5) There is a mention of the "Bio-ML track" which is "of particular significance" because "it is the first to emphasize machine learning... for ontology alignment". Again, what is the relation between ontology alignment and KGA is not specified.
Section 3:
- I found this section to be unaligned with the topic of the paper. The section does not talk about KGA at all, instead, it provides general motivations for NeSy.
- Also, there is again a variety of arguments that are left semi-addressed:
1) "symbolic approaches face challenges" (I count only one challenge in the given paragraph, that of reliance on human input);
2) a mention of the "current limitations" of deep learning without contextualizing these in the context of KGA;
3) "Due to these limitations, ... CYC ... have largely fallen out of favor" - it is unclear that CYC has "fallen out of favor" only because it relied on people (e.g., it was largely proprietary), plus CYC did gradually shift towards including automated modules as well.
- §3.1 talks about integration, summarizing prior work by Hitzler et al.
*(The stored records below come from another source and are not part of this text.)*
File: src/rtl/guess_game_ctrl.sv
// Game sequencer for the 3-digit guess-and-check game: target generation, digit
// entry, checker handshake, attempt counting, countdown timer and win/lose.
module guess_game_ctrl #(
    parameter int unsigned CLK_FREQ     = 100000000,
    parameter int unsigned TIME_LIMIT   = 60,
    parameter int unsigned MAX_ATTEMPTS = 8,
    parameter logic [11:0] LFSR_SEED    = 12'hACE
) (
    input  logic        clk,
    input  logic        rst,
    input  logic        btn_start,
    input  logic        digit_valid,
    input  logic [3:0]  digit_in,
    input  logic        btn_delete,
    input  logic        btn_submit,
    input  logic        fixed_en,
    input  logic [11:0] fixed_target,
    input  logic [5:0]  check_result,
    output logic        start_check,
    output logic [11:0] input_number,
    output logic [11:0] target_number,
    output logic [3:0]  attempts,
    output logic [7:0]  time_left,
    output logic [1:0]  digit_count,
    output logic [1:0]  last_exact,
    output logic [1:0]  last_misplaced,
    output logic [2:0]  game_state,
    output logic        win,
    output logic        lose
);

    typedef enum logic [2:0] {
        IDLE  = 3'd0,
        GEN   = 3'd1,
        INPUT = 3'd2,
        CHECK = 3'd3,
        JUDGE = 3'd4,
        WIN   = 3'd5,
        LOSE  = 3'd6
    } state_t;

    localparam int unsigned PRE_W   = (CLK_FREQ > 1) ? $clog2(CLK_FREQ) : 1;
    localparam logic [PRE_W-1:0] PRE_MAX = PRE_W'(CLK_FREQ - 1);
    localparam logic [7:0] TL_INIT  = 8'(TIME_LIMIT);
    localparam logic [3:0] ATT_MAX  = 4'(MAX_ATTEMPTS);

    state_t            state;
    logic [11:0]       lfsr;
    logic [PRE_W-1:0]  presc;
    logic              chk_phase;
    logic [11:0]       candidate;
    logic              cand_ok;
    logic              timed;

    // One-hot-ish checker code to a count; any malformed code reads as zero.
    function automatic logic [1:0] decode_code(input logic [2:0] code);
        logic [1:0] n;
        case (code)
            3'b100:  n = 2'd3;
            3'b010:  n = 2'd2;
            3'b001:  n = 2'd1;
            default: n = 2'd0;
        endcase
        return n;
    endfunction

    function automatic logic target_ok(input logic [11:0] v);
        logic [3:0] a, b, c;
        a = v[11:8];
        b = v[7:4];
        c = v[3:0];
        return (a <= 4'd9) && (b <= 4'd9) && (c <= 4'd9) &&
               (a != b) && (a != c) && (b != c);
    endfunction

    assign candidate  = fixed_en ? fixed_target : lfsr;
    assign cand_ok    = target_ok(candidate);
    assign timed      = (state == INPUT) || (state == CHECK) || (state == JUDGE);
    assign game_state = state;

    // Free-running target source, taps 12,6,4,1.
    always_ff @(posedge clk) begin
        if (rst) begin
            lfsr <= LFSR_SEED;
        end else begin
            lfsr <= {lfsr[10:0], lfsr[11] ^ lfsr[5] ^ lfsr[3] ^ lfsr[0]};
        end
    end

    always_ff @(posedge clk) begin
        if (rst) begin
            state          <= IDLE;
            start_check    <= 1'b0;
            chk_phase      <= 1'b0;
            input_number   <= 12'h000;
            target_number  <= 12'h000;
            attempts       <= 4'd0;
            time_left      <= TL_INIT;
            digit_count    <= 2'd0;
            last_exact     <= 2'd0;
            last_misplaced <= 2'd0;
            presc          <= '0;
            win            <= 1'b0;
            lose           <= 1'b0;
        end else if (btn_start) begin
            // Restart from anywhere; an in-flight check is simply abandoned.
            state       <= GEN;
            start_check <= 1'b0;
            chk_phase   <= 1'b0;
            win         <= 1'b0;
            lose        <= 1'b0;
        end else begin
            if (timed) begin
                if (presc == PRE_MAX) begin
                    presc <= '0;
                    if (time_left != 8'd0)
                        time_left <= time_left - 8'd1;
                end else begin
                    presc <= presc + 1'b1;
                end
            end

            case (state)
                IDLE: begin
                end

                GEN: begin
                    if (cand_ok) begin
                        target_number  <= candidate;
                        attempts       <= 4'd0;
                        time_left      <= TL_INIT;
                        input_number   <= 12'h000;
                        digit_count    <= 2'd0;
                        last_exact     <= 2'd0;
                        last_misplaced <= 2'd0;
                        presc          <= '0;
                        state          <= INPUT;
                    end
                end

                INPUT: begin
                    if (time_left == 8'd0) begin
                        state <= LOSE;
                        lose  <= 1'b1;
                    end else if (btn_submit) begin
                        if (digit_count == 2'd3) begin
                            state       <= CHECK;
                            start_check <= 1'b1;
                            chk_phase   <= 1'b0;
                        end
                    end else if (btn_delete) begin
                        if (digit_count != 2'd0) begin
                            input_number <= {4'h0, input_number[11:4]};
                            digit_count  <= digit_count - 2'd1;
                        end
                    end else if (digit_valid) begin
                        if ((digit_count != 2'd3) && (digit_in <= 4'd9)) begin
                            input_number <= {input_number[7:0], digit_in};
                            digit_count  <= digit_count + 2'd1;
                        end
                    end
                end

                // First cycle lets the checker latch; result is taken on the second.
                CHECK: begin
                    if (!chk_phase) begin
                        chk_phase <= 1'b1;
                    end else begin
                        chk_phase      <= 1'b0;
                        start_check    <= 1'b0;
                        last_exact     <= decode_code(check_result[5:3]);
                        last_misplaced <= decode_code(check_result[2:0]);
                        attempts       <= attempts + 4'd1;
                        state          <= JUDGE;
                    end
                end

                JUDGE: begin
                    if (last_exact == 2'd3) begin
                        state <= WIN;
                        win   <= 1'b1;
                    end else if ((attempts == ATT_MAX) || (time_left == 8'd0)) begin
                        state <= LOSE;
                        lose  <= 1'b1;
                    end else begin
                        input_number <= 12'h000;
                        digit_count  <= 2'd0;
                        state        <= INPUT;
                    end
                end

                WIN, LOSE: begin
                end

                default: begin
                    state <= IDLE;
                end
            endcase
        end
    end

endmodule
This section is also not focused on KGA, so its relevance to the paper is unclear, as is its novelty.
Section 4:
- Section 4 is arguably where the main novelty of the paper lies. The section points out issues of KGA methods and discusses how they are addressed or can be addressed. My main problem with this section is that it is not well-aligned with the rest of the paper. The mapping and repair categories, which are its organizing factors, are mentioned before but just in passing. The five challenges relate to other challenges provided in the paper, but their solutions (cells in the table) do not clearly align with the prior description of the methods. What would have been a nice contribution is to evaluate the adequacy of prior method categories (or methods) with respect to each of the challenges, and indicate which of them are most promising to solve each challenge.
- I was confused by the sudden proposal of an approach in 4.1, followed by a statement that a "similar architecture was already introduced". Maybe it would be better to start with that architecture and discuss what could be improved?
- §4.2 indicates that LLMs rely on large corpora and KG inference must be induced from thousands of examples. However, this argument misses the fact that these LLMs are actually already available, and recent paradigms like in-context learning allow us to perform inference with them without fine-tuning and without a large number of examples. Interestingly, a similar argument comes two paragraphs later, so it is perhaps a matter of consolidation.
- §4.3 (achieving correctness) as a separate challenge seems confusing. Isn't producing correct alignments the basic objective of the task? According to §2, this seems to be the case. Discussing the accuracy can certainly be beneficial, as long as the paper provides indications of what aspects of the model or the task are currently challenging and how these can be improved.
- §4.5 makes a point that all methods are non-transparent. While this statement is hard to judge as the workings of the methods are not provided in the paper, §2.2 seems to allude that some of the methods provide an intrinsic way to derive explanations. §4.5 would thus be also improved by a more granular distinction between the method families that address a challenge and those that don't.
- In §4.5, it sounds like the post-hoc explanations are an invention of the semantic web community. This is certainly not the case, as popular post-hoc explainable AI methods like LIME and SHAP mainly come from machine learning research.
Section 5:
- the conclusion seems very generic to me. With phrases like "we advocate for research endeavours that transcend singular methodologies", and an "aspiration ... that collectively surpasses prevailing state-of-the-art algorithms", it sounds like a truism rather than a summary of a vision for bringing NeSy to KGA
In summary, I do see a lot of value in the premise of this paper and I can certainly see informative content in it, especially the challenges. However, to make it a paper that can serve as a review of the state-of-the-art NeSy systems in KGA, I suggest that the paper presentation, contributions, and argumentation are thoroughly revised and re-focused.